Nature of the quantum critical point as
disclosed by extraordinary behavior of magnetotransport and the
Lorentz number in the heavy-fermion metal YbRh$_2$Si$_2$
Abstract:
Physicists are engaged in vigorous debate on
the nature of the quantum critical points (QCP) governing the
low-temperature properties of heavy-fermion (HF) metals.

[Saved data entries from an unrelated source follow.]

$ cat config.mk
export PLATFORM = sky130hd
export DESIGN_NAME = spi_xfer_ctrl
export DESIGN_NICKNAME = d
export VERILOG_FILES = /design/src/rtl/spi_xfer_ctrl.sv
export SDC_FILE = /design/constraint.sdc
export NUM_CORES = 1
export LEC_CHECK = 0
export ABC_AREA = 0
export ABC_CLOCK_PERIOD_IN_PS = 3400
export BUFFER_PORTS_ARGS = -buffer_cell sky130_fd_sc_hd__buf_2
export CORE_MARGIN = 4
export CORE_UTILIZATION = 55
export CTS_BUF_LIST = sky130_fd_sc_hd__clkbuf_4 sky130_fd_sc_hd__clkbuf_8
export DETAILED_ROUTE_END_ITERATION = 8
export GPL_TIMING_DRIVEN = 1
export PLACE_DENSITY = 0.77
export SKIP_LAST_GASP = 1
export SLEW_MARGIN = 5
export SYNTH_ARGS = -nofsm -noshare
export SYNTH_HDL_FRONTEND = slang
export SYNTH_SLANG_ARGS = --single-unit
$ cat constraint.sdc
create_clock -name clk -period 3.4 [get_ports clk]
set_input_delay 0.34 -clock clk [delete_from_list [all_inputs] [get_ports clk]]
set_output_delay 0.34 -clock clk [all_outputs]
set_load 0.02 [all_outputs]
$ cat src/rtl/spi_xfer_ctrl.sv
// spi_xfer_ctrl: SPI master transaction sequencer
// cs_n setup, gated divided spi_clk burst, MSB-first shift, cs_n hold.
//
// Ports:
//   clk, rst           system clock, async active-high reset
//   start              request, taken only in IDLE with xfer_len != 0
//   xfer_len           bits to move (clamped to SPI_MAXLEN)
//   clk_div            spi_clk half-period in clk cycles (0 acts as 1)
//   tx_data            transmit word, right-justified
//   cpol               idle clock level (only with SPI_CPOL_EN)
//   busy, done         in-progress flag, one-cycle completion pulse
//   rx_data            received word, right-justified, held until next done
//   spi_clk/mosi/miso/cs_n  pin side
//
// Optional macro SPI_CPOL_EN adds the cpol input (mode 0 / mode 2).
module spi_xfer_ctrl #(
  parameter int SPI_MAXLEN = 16,
  parameter int DIV_W      = 16,
  parameter int CS_SETUP   = 2,
  parameter int CS_HOLD    = 2
) (
  input  logic                        clk,
  input  logic                        rst,
  input  logic                        start,
  input  logic [$clog2(SPI_MAXLEN):0] xfer_len,
  input  logic [DIV_W-1:0]            clk_div,
  input  logic [SPI_MAXLEN-1:0]       tx_data,
`ifdef SPI_CPOL_EN
  input  logic                        cpol,
`endif
  output logic                        busy,
  output logic                        done,
  output logic [SPI_MAXLEN-1:0]       rx_data,
  output logic                        spi_clk,
  output logic                        spi_mosi,
  input  logic                        spi_miso,
  output logic                        spi_cs_n
);

  localparam int LW = $clog2(SPI_MAXLEN) + 1;
  localparam int IW = $clog2(SPI_MAXLEN);

  typedef enum logic [2:0] {
    IDLE, SETUP, CLK_LO, CLK_HI, HOLD
  } state_t;

  state_t state, nxt;

  logic [DIV_W-1:0]      cnt_q, cnt_d;
  logic [DIV_W-1:0]      h_q;
  logic [LW-1:0]         bit_q, bit_d;
  logic [SPI_MAXLEN-1:0] tx_q;
  logic [SPI_MAXLEN-1:0] rx_sh, rx_sh_d;
  logic [SPI_MAXLEN-1:0] rx_d;
  logic                  busy_d, done_d;
  logic                  clk_d, mosi_d, cs_n_d;
  logic                  pol_d;

  logic                  accept;
  logic                  cnt_zero;
  logic [LW-1:0]         n_in;
  logic [DIV_W-1:0]      h_in;

  assign accept   = (state == IDLE) && start && (xfer_len != '0);
  assign cnt_zero = (cnt_q == '0);
  assign n_in     = (xfer_len > LW'(SPI_MAXLEN)) ?
                    LW'(SPI_MAXLEN) : xfer_len;
  assign h_in     = (clk_div == '0) ? DIV_W'(1) : clk_div;

`ifdef SPI_CPOL_EN
  logic pol_q;
  assign pol_d = accept ? cpol : pol_q;
`else
  assign pol_d = 1'b0;
`endif

  always_ff @(posedge clk or posedge rst) begin
    if (rst) state <= IDLE;
    else     state <= nxt;
  end

  always_comb begin
    nxt = state;
    unique case (state)
      IDLE:    if (accept)   nxt = SETUP;
      SETUP:   if (cnt_zero) nxt = CLK_LO;
      CLK_LO:  if (cnt_zero) nxt = CLK_HI;
      CLK_HI:  if (cnt_zero)
                 nxt = (bit_q == '0) ? HOLD : CLK_LO;
      HOLD:    if (cnt_zero) nxt = IDLE;
      default: nxt = IDLE;
    endcase
  end

  always_comb begin
    // counter reloads on every state change, counts down otherwise
    cnt_d = cnt_q - DIV_W'(1);
    if (nxt != state) begin
      unique case (nxt)
        SETUP:          cnt_d = DIV_W'(CS_SETUP - 1);
        CLK_LO, CLK_HI: cnt_d = h_q - DIV_W'(1);
        HOLD:           cnt_d = DIV_W'(CS_HOLD - 1);
        default:        cnt_d = '0;
      endcase
    end else if (state == IDLE) begin
      cnt_d = '0;
    end

    bit_d   = bit_q;
    mosi_d  = spi_mosi;
    rx_sh_d = rx_sh;
    unique case (1'b1)
      accept: begin
        bit_d   = n_in - LW'(1);
        mosi_d  = tx_data[IW'(n_in - LW'(1))];
        rx_sh_d = '0;
      end
      (state == CLK_HI && nxt == CLK_LO): begin
        bit_d  = bit_q - LW'(1);
        mosi_d = tx_q[IW'(bit_q - LW'(1))];
      end
      (state == CLK_HI && nxt == HOLD): begin
        mosi_d = 1'b0;
      end
      (state == CLK_LO && nxt == CLK_HI): begin
        rx_sh_d = {rx_sh[SPI_MAXLEN-2:0], spi_miso};
      end
      default: ;
    endcase

    done_d = (state == HOLD) && (nxt == IDLE);
    rx_d   = done_d ? rx_sh : rx_data;
    busy_d = (nxt != IDLE);
    cs_n_d = (nxt == IDLE);
    // leading edge is always the CLK_LO -> CLK_HI step
    clk_d  = (nxt == CLK_HI) ^ pol_d;
  end

  always_ff @(posedge clk or posedge rst) begin
    if (rst) begin
      cnt_q    <= '0;
      h_q      <= DIV_W'(1);
      bit_q    <= '0;
      tx_q     <= '0;
      rx_sh    <= '0;
      rx_data  <= '0;
      busy     <= 1'b0;
      done     <= 1'b0;
      spi_clk  <= 1'b0;
      spi_mosi <= 1'b0;
      spi_cs_n <= 1'b1;
    end else begin
      cnt_q    <= cnt_d;
      bit_q    <= bit_d;
      rx_sh    <= rx_sh_d;
      rx_data  <= rx_d;
      busy     <= busy_d;
      done     <= done_d;
      spi_clk  <= clk_d;
      spi_mosi <= mosi_d;
      spi_cs_n <= cs_n_d;
      if (accept) begin
        h_q  <= h_in;
        tx_q <= tx_data;
      end
    end
  end

`ifdef SPI_CPOL_EN
  always_ff @(posedge clk or posedge rst) begin
    if (rst) pol_q <= 1'b0;
    else     pol_q <= pol_d;
  end
`endif

endmodule

==> impl_metrics.env, run 1 <==
export IMPL_clock_latency_ns=0.36
export IMPL_finalSetupViolCount=0
export IMPL_vias=3261
export IMPL_cap_violations=0
export IMPL_drive_gt1_frac=0.333
export IMPL_drc=0
export IMPL_slew_violations=0
export IMPL_ys_ff_latch=93
export IMPL_dominantRegCellSynth="dfrtp_1"
export IMPL_area_growth_pct=12.6
export IMPL_wl_per_cell_um=15.8
export IMPL_grt_util_all_layers=0.193
export IMPL_rows=33
export IMPL_worstMarginPinSlew_ns=0.848
export IMPL_period_needed_ns=2.54
export IMPL_setup_tns_final_ns=0
export IMPL_cts_buffers=9
export IMPL_die_h_um=99.4
export IMPL_first_global_vias=3215
export IMPL_max_slew_margin=0.432
export IMPL_synth_top_family_by_area="simple AND/OR/NAND/NOR gates"
export IMPL_cp_cell_sequence="inv_1, ha_1, nor3b_2, nand4_1, or4_1, a21o_1, o21ai_0"
export IMPL_yosys_warnings=0
export IMPL_ant_nets=0
export IMPL_syn_area_um2=4590
export IMPL_final_common_cell="dfrtp_1"
export IMPL_synth_mux_area_frac=0.146
export IMPL_cts_max_level=3
export IMPL_cts_setup_buffers=0
export IMPL_gr_total_overflow=0
export IMPL_dpl_cell_area_um2=4990
export IMPL_ys_types=59
export IMPL_skew_ns=0.0110
export IMPL_port_buffers=61
export IMPL_synthCells=395
export IMPL_wl_um=8950
export IMPL_core_region_area_um2=8180
export IMPL_syn_avg_cell_area_um2=11.6
export IMPL_ir_drop_v=0.000384
export IMPL_multi_input_area_um2=2130
export IMPL_grt_max_degree=51
export IMPL_critPathMaxFanout=15
export IMPL_die_area_um2=9880
export IMPL_cts_hold_buf=0
export IMPL_start_kind="register"
export IMPL_die_w_um=99.4
export IMPL_dr_pass1_iters=4
export IMPL_syn_nets=441
export IMPL_start_util=0.562
export IMPL_cts_resized=0
export IMPL_clk_pin_slew_ns=0.10
export IMPL_rsz0062_at_grt="false"
export IMPL_hold_viol=0
export IMPL_synth_simple_gate_area_frac=0.147
export IMPL_layout_common_cells="91 x dfrtp_1, 61 x buf_2, 51 x nand2_1"
export IMPL_nFillCells=648
export IMPL_timing_final_crit_share=0.746
export IMPL_final_area_um2=5170
export IMPL_end_kind="register"
export IMPL_crit_slowest_cell="or4_1"
export IMPL_viasPerCell=5.75
export IMPL_crit_arrival_ns=2.81
export IMPL_yosysSeqAreaShare=0.507
export IMPL_synthAdderAreaFrac=0.0136
export IMPL_dp_hpwl_um=6630
export IMPL_cts_tree="built"
export IMPL_powerDensity_nw_per_um2=769
export IMPL_antenna_found_initial=0
export IMPL_synth_edf_count=0
export IMPL_holdCritPathClass="in2async"
export IMPL_leakage_uw=0.00221
export IMPL_crit_family="simple AND/OR/NAND/NOR gates"
export IMPL_first_iter_violations=212
export IMPL_async_flop_share=1.00
export IMPL_path_class="reg2reg"
export IMPL_fin_nets=503
export IMPL_clock_sinks=93
export IMPL_slowest_delay_ns=0.81
export IMPL_cts_root_buffer="clkbuf_8"
export IMPL_fmax_mhz=394
export IMPL_ff_latch_area_um2=2330
export IMPL_synth_xor_area_frac=0.0591
export IMPL_synth_compound_area_frac=0.0978
export IMPL_diodes=0
export IMPL_worst_endpoint_required_ns=3.68
export IMPL_timing_hold_ws_ns=0.0639
export IMPL_boundaryPins=62
export IMPL_gp_congestion=0.843
export IMPL_critical_path_buf_inv_count=1
export IMPL_grt_pass1_wl_um=15300
export IMPL_cts_buffer_depth=2
export IMPL_run_status="complete, no violations"
stage by stage:
step | std cells | util | total power (µW) | setup slack, ns
floorplan | 395 | - | 2940 | 0.643
global placement | 551 | 0.610 | 3240 | 0.887
detailed placement | 551 | 0.610 | 3300 | 0.786
CTS | 567 | 0.633 | 4010 | 0.867
global route | 567 | 0.633 | 4260 | 0.657
finish | 567 | 0.633 | 3980 | 0.864
logic make-up after synthesis:
| family | count (synthesis) |
|---|---|
| AO/OA/AOI/OAI | 64 |
| flip-flops | 93 |
| XOR/XNOR | 31 |
| multiplexers | 52 |
| AND/OR/NAND/NOR | 124 |
| adder cells (fa/ha/maj) | 5 |
| buffers and inverters | 26 |
worst register-to-register path, stage by stage, from the launching register on:
cell     delay, ns
dfrtp_1       0.42
inv_1         0.07
ha_1          0.18
nor3b_2       0.38
nand4_1       0.28
or4_1         0.81
a21o_1        0.25
o21ai_0       0.06
report_power, final:
group / internal (µW) / switching (µW) / total [µW]
Clock: 283 / 419 / 701
Combinational: 766 / 664 / 1430
Sequential: 1480 / 366 / 1850
Total: 2530 / 1450 / 3980
area by class of cell:
type	count	share of cell area
clock buffer	9	0.0239
timing repair buffer	66	0.0687
clock inverter	7	0.0121
sequential	93	0.450
multi-input combinational	276	0.411
tap	105	0.0254
inverter	11	0.00822
final timing paths:
path / slack (ns) / cells past startpoint / startpoint / endpoint
min reg2reg: 0.51 / 1 / rx_data[12] / rx_data[12]
min in group clk: 0.18 / 3 / spi_miso / rx_sh[0]
max reg2reg: 0.86 / 7 / cnt_q[0] / cnt_q[7]
min: 0.06 / 2 / rst / rx_data[3]
max: 0.86 / 7 / cnt_q[0] / cnt_q[7]
max in group asynchronous: 2.57 / 3 / rst / h_q[0]
synthesized netlist by cell type, types with 2 or more instances:
cell,instances,area (µm²)
nand2b_1,3,18.8
nor3_1,8,40.0
or4_1,4,30.0
nor3b_1,2,15.0
nand2_1,51,191
mux4_2,8,180
inv_1,11,41.3
xor2_1,12,105
nor4_4,2,42.5
dfrtp_1,91,2280
nand3b_1,2,15.0
buf_2,3,15.0
o21ai_0,14,70.1
nand3_1,3,15.0
nand4_1,2,12.5
a21oi_1,4,20.0
o21ai_2,8,70.1
ha_1,5,62.6
clkbuf_1,6,22.5
a21o_1,2,15.0
buf_6,4,45.0
dfstp_2,2,52.6
o22ai_1,14,87.6
nor2_1,21,78.8
nor2b_1,3,18.8
xnor2_1,19,166
mux2i_1,3,30.0
nor4_1,6,37.5
mux2_2,41,462
a22o_1,9,78.8
nor4b_1,3,26.3
a211oi_1,2,15.0
sequential cells by signal, summed over array words and instances, names as in the netlist:
signal    flops
spi_clk       1
rx_data      16
bit_q         5
state         3
spi_mosi      1
rx_sh        16
tx_q         16
spi_cs_n      1
done          1
cnt_q        16
h_q          16
busy          1
routing by layer:
layer	up-vias	GRT usage	share of wire
met1	1644	0.261	0.45
met4	0	0.0588	0.011
met2	61	0.310	0.50
met5	-	0	0
li1	1549	-	-
met3	7	0.0484	0.046
No activity file was read; power rests on OpenSTA's default activity.
==> run 2: changes to the inputs <==
--- a/config.mk
+++ b/config.mk
@@ -5,15 +5,15 @@
 export SDC_FILE = /design/constraint.sdc
 export NUM_CORES = 1
 export LEC_CHECK = 0
-export ABC_AREA = 0
-export ABC_CLOCK_PERIOD_IN_PS = 3400
+export ABC_AREA = 1
+export ABC_CLOCK_PERIOD_IN_PS = 2350
 export BUFFER_PORTS_ARGS = -buffer_cell sky130_fd_sc_hd__buf_2
 export CORE_MARGIN = 4
 export CORE_UTILIZATION = 55
 export CTS_BUF_LIST = sky130_fd_sc_hd__clkbuf_4 sky130_fd_sc_hd__clkbuf_8
 export DETAILED_ROUTE_END_ITERATION = 8
 export GPL_TIMING_DRIVEN = 1
-export PLACE_DENSITY = 0.77
+export PLACE_DENSITY = 0.76
 export SKIP_LAST_GASP = 1
 export SLEW_MARGIN = 5
 export SYNTH_ARGS = -nofsm -noshare
==> constraint.sdc (replaced) <==
create_clock -name clk -period 2.35 [get_ports clk]
set_input_delay 0.235 -clock clk [delete_from_list [all_inputs] [get_ports clk]]
set_output_delay 0.235 -clock clk [all_outputs]
set_load 0.02 [all_outputs]
==> run 2 against run 1 <==
Count of clock-buffer cells in the layout is the same. Hold slack gained 0.0081 ns. First-iteration DRC count shrank 9.4%. Core utilization rose by 1.7 points. Register-to-register slack got worse by 0.66 ns. Maximum frequency up 18%. Die area rose by 10%. Sequential power grew 44%. Cell area grew 12%. Total power rose by 74%. Clock power up 53%.
==> impl_metrics.env, run 2 <==
export IMPL_cp_cell_sequence="inv_1, ha_1, nand2_2, nor2_4, nand2_2, nand2_2, nand3_4, nand2_4, inv_4, nor2_8, nand3_4, nand2_1, nand2_1"
export IMPL_die_w_um=104
export IMPL_setup_tns_final_ns=0
export IMPL_vias=4460
export IMPL_cap_violations=0
export IMPL_gp_congestion=0.895
export IMPL_cts_tree="built"
export IMPL_drc=0
export IMPL_leakage_uw=0.00311
export IMPL_hold_viol=0
export IMPL_worstMarginPinSlew_ns=0.543
export IMPL_clk_pin_slew_ns=0.11
export IMPL_grt_max_degree=43
export IMPL_wl_um=11200
export IMPL_yosysSeqAreaShare=0.456
export IMPL_core_region_area_um2=8890
export IMPL_final_common_cell="nand2_1"
export IMPL_crit_slowest_cell="dfrtp_1"
export IMPL_cts_buffers=9
export IMPL_viasPerCell=5.32
export IMPL_max_slew_margin=0.637
export IMPL_run_status="complete, no violations"
export IMPL_powerDensity_nw_per_um2=1200
export IMPL_pwr_share_seq=0.383
export IMPL_ant_nets=0
export IMPL_post_route_util=0.650
export IMPL_cts_root_buffer="clkbuf_8"
export IMPL_area_growth_pct=13.0
export IMPL_worst_endpoint_required_ns=2.62
export IMPL_dominantRegCellSynth="dfrtp_1"
export IMPL_first_global_vias=4232
export IMPL_fmax_mhz=467
export IMPL_die_h_um=104
export IMPL_period_needed_ns=2.14
export IMPL_p_sw_uw=3150
export IMPL_clock_sinks=93
export IMPL_drive_gt1_frac=0.164
export IMPL_fin_nets=771
export IMPL_crit_family="simple AND/OR/NAND/NOR gates"
export IMPL_finalSetupViolCount=0
export IMPL_wl_per_cell_um=13.4
export IMPL_ff_latch_area_um2=2330
export IMPL_holdCritPathClass="in2reg"
export IMPL_antenna_found_initial=0
export IMPL_synthCells=659
export IMPL_yosys_warnings=0
export IMPL_start_kind="register"
export IMPL_dp_hpwl_um=8430
export IMPL_ys_ff_latch=93
export IMPL_final_area_um2=5780
export IMPL_critical_path_buf_inv_count=2
export IMPL_synth_edf_count=0
export IMPL_start_util=0.575
export IMPL_clock_latency_ns=0.37
export IMPL_synth_commonest_cells="183 x nand2_1, 91 x dfrtp_1, 85 x inv_1"
export IMPL_boundaryPins=62
export IMPL_async_flop_share=1.00
export IMPL_syn_avg_cell_area_um2=7.76
export IMPL_critPathMaxFanout=18
export IMPL_end_kind="register"
export IMPL_timing_hold_ws_ns=0.0720
export IMPL_cts_max_level=3
export IMPL_first_iter_violations=192
export IMPL_port_buffers=61
export IMPL_gr_total_overflow=0
export IMPL_path_class="reg2reg"
export IMPL_switching_share=0.455
export IMPL_synth_most_common_cell="nand2_1"
export IMPL_cts_buffer_depth=2
export IMPL_rsz0062_at_grt="false"
export IMPL_grt_util_all_layers=0.214
export IMPL_dpl_cell_area_um2=5570
export IMPL_synth_top_area_cell="dfrtp_1"
export IMPL_power_internal_uw=3780
export IMPL_timing_final_crit_share=0.912
export IMPL_comb_power_share=0.462
export IMPL_path_common_cell="nand2_2"
export IMPL_yosysTopAreaCellShare=0.445
export IMPL_cts_setup_buffers=0
export IMPL_multi_input_area_um2=2340
export IMPL_ys_types=36
export IMPL_layout_common_cells="183 x nand2_1, 91 x dfrtp_1, 84 x inv_1"
export IMPL_crit_arrival_ns=2.41
export IMPL_slew_violations=0
export IMPL_grt_pass1_wl_um=19600
export IMPL_diodes=0
export IMPL_rows=34
export IMPL_dr_pass1_iters=5
export IMPL_power_share_clock=0.155
export IMPL_skew_ns=0.0133
export IMPL_slowest_delay_ns=0.41
export IMPL_die_area_um2=10900
export IMPL_syn_nets=705
export IMPL_syn_area_um2=5110
export IMPL_nFillCells=772
export IMPL_netlist_top_cells_area="dfrtp_1 45%, nand2_1 13%, inv_1 6.2%"
export IMPL_ir_drop_v=0.000584
run 2: changes by cell type in the layout (fill, tap and decap cells not counted), moves of 13 or more:
cell / previous run / this run
nand2_1: 51 / 183
inv_1: 10 / 84
nand3_1: 3 / 59
mux2_2: 41 / 0
nand4_1: 2 / 33
nor2_1: 21 / 44
o21ai_0: 14 / 37
xnor2_1: 19 / 6
run 2: cell type report:
class | instances | share of cell area
Tap cell | 108 | 0.0234
Clock inverter | 7 | 0.0130
Inverter | 88 | 0.0583
Multi-Input combinational cell | 456 | 0.405
Clock buffer | 9 | 0.0214
Timing Repair Buffer | 77 | 0.0762
Sequential cell | 93 | 0.403
run 2: final timing paths:
check,startpoint,slack [ns],cells past startpoint,endpoint
setup / recovery,cnt_q[0],0.21,13,rx_data[7]
hold / removal,clk_div[15],0.07,3,h_q[15]
setup reg to reg,cnt_q[0],0.21,13,rx_data[7]
hold reg to reg,rx_data[12],0.48,2,rx_data[12]
max in group asynchronous,rst,1.21,4,h_q[0]
min in group asynchronous,rst,0.46,3,tx_q[1]
run 2: power by group through the flow:
stage / combinational [µW] / sequential, µW / clock, µW
2_1_floorplan: 2500 / 2590 / 0
3_3_place_gp: 3090 / 2650 / 0
3_5_place_dp: 3180 / 2680 / 0
4_1_cts: 3210 / 2650 / 1090
5_1_grt: 3660 / 2720 / 1180
6_report: 3200 / 2660 / 1070
run 2: cell families (layout without fill, tap and decap cells):
logic type | count (synthesis) | count (layout) | share of synthesized area
flip-flops | 93 | 93 | 0.456
adder cells (fa/ha/maj) | 5 | 5 | 0.0122
buffers and inverters | 110 | 181 | 0.0871
XOR/XNOR | 29 | 29 | 0.0497
AO/OA/AOI/OAI | 68 | 68 | 0.0746
AND/OR/NAND/NOR | 354 | 354 | 0.321
run 2: metal layers:
layer	global-route usage	vias to the layer above	wire (µm)
li1	-	2269	-
met1	0.308	2067	5460
met2	0.333	113	5130
met3	0.0360	11	497
met4	0.0608	0	116
met5	0	-	0
run 2: per-stage QoR:
| stage | worst slack [ns] | cells | power, µW |
|---|---|---|---|
| floorplan | 0.473 | 659 | 5090 |
| global placement | 0.301 | 821 | 5740 |
| detailed placement | 0.221 | 821 | 5850 |
| CTS | 0.202 | 838 | 6950 |
| global route | 0.00622 | 838 | 7560 |
| finish | 0.208 | 838 | 6930 |
run 2: worst reg2reg max path, cell delays in order, from the launching register on:
cell     delay [ns]
dfrtp_1        0.41
inv_1          0.08
ha_1           0.19
nand2_2        0.12
nor2_4         0.19
nand2_2        0.11
nand2_2        0.10
nand3_4        0.10
nand2_4        0.10
inv_4          0.05
nor2_8         0.21
nand3_4        0.22
nand2_1        0.12
nand2_1        0.06
run 2: repair_timing:
| action | in CTS | in global routing |
|---|---|---|
| hold buffers | 1 | 0 |
| resized for setup | 0 | 0 |
| hold endpoints to repair | 20 | 0 |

Recent experimental observations of the much-studied compound
YbRh$_2$Si$_2$ in the regime of vanishing temperature
incisively probe the nature of its magnetic-field-tuned
QCP. The jumps revealed both in the residual resistivity $\rho_0$
and the Hall resistivity $R_{\mathrm H}$, along with violation of the
Wiedemann–Franz law, provide vital clues to the origin of such
non-Fermi-liquid behavior. The empirical facts point unambiguously
to association of the observed QCP with a fermion-condensation phase
transition. Based on this insight, the resistivities $\rho_0$ and $R_{\mathrm H}$
are predicted to show jumps at the crossing of the QCP produced
by application of a magnetic field, with attendant violation of the
Wiedemann–Franz law. It is further demonstrated that experimentally
identifiable multiple energy scales are related to the scaling
behavior of the effective mass of the quasiparticles responsible
for the low-temperature properties of such HF metals.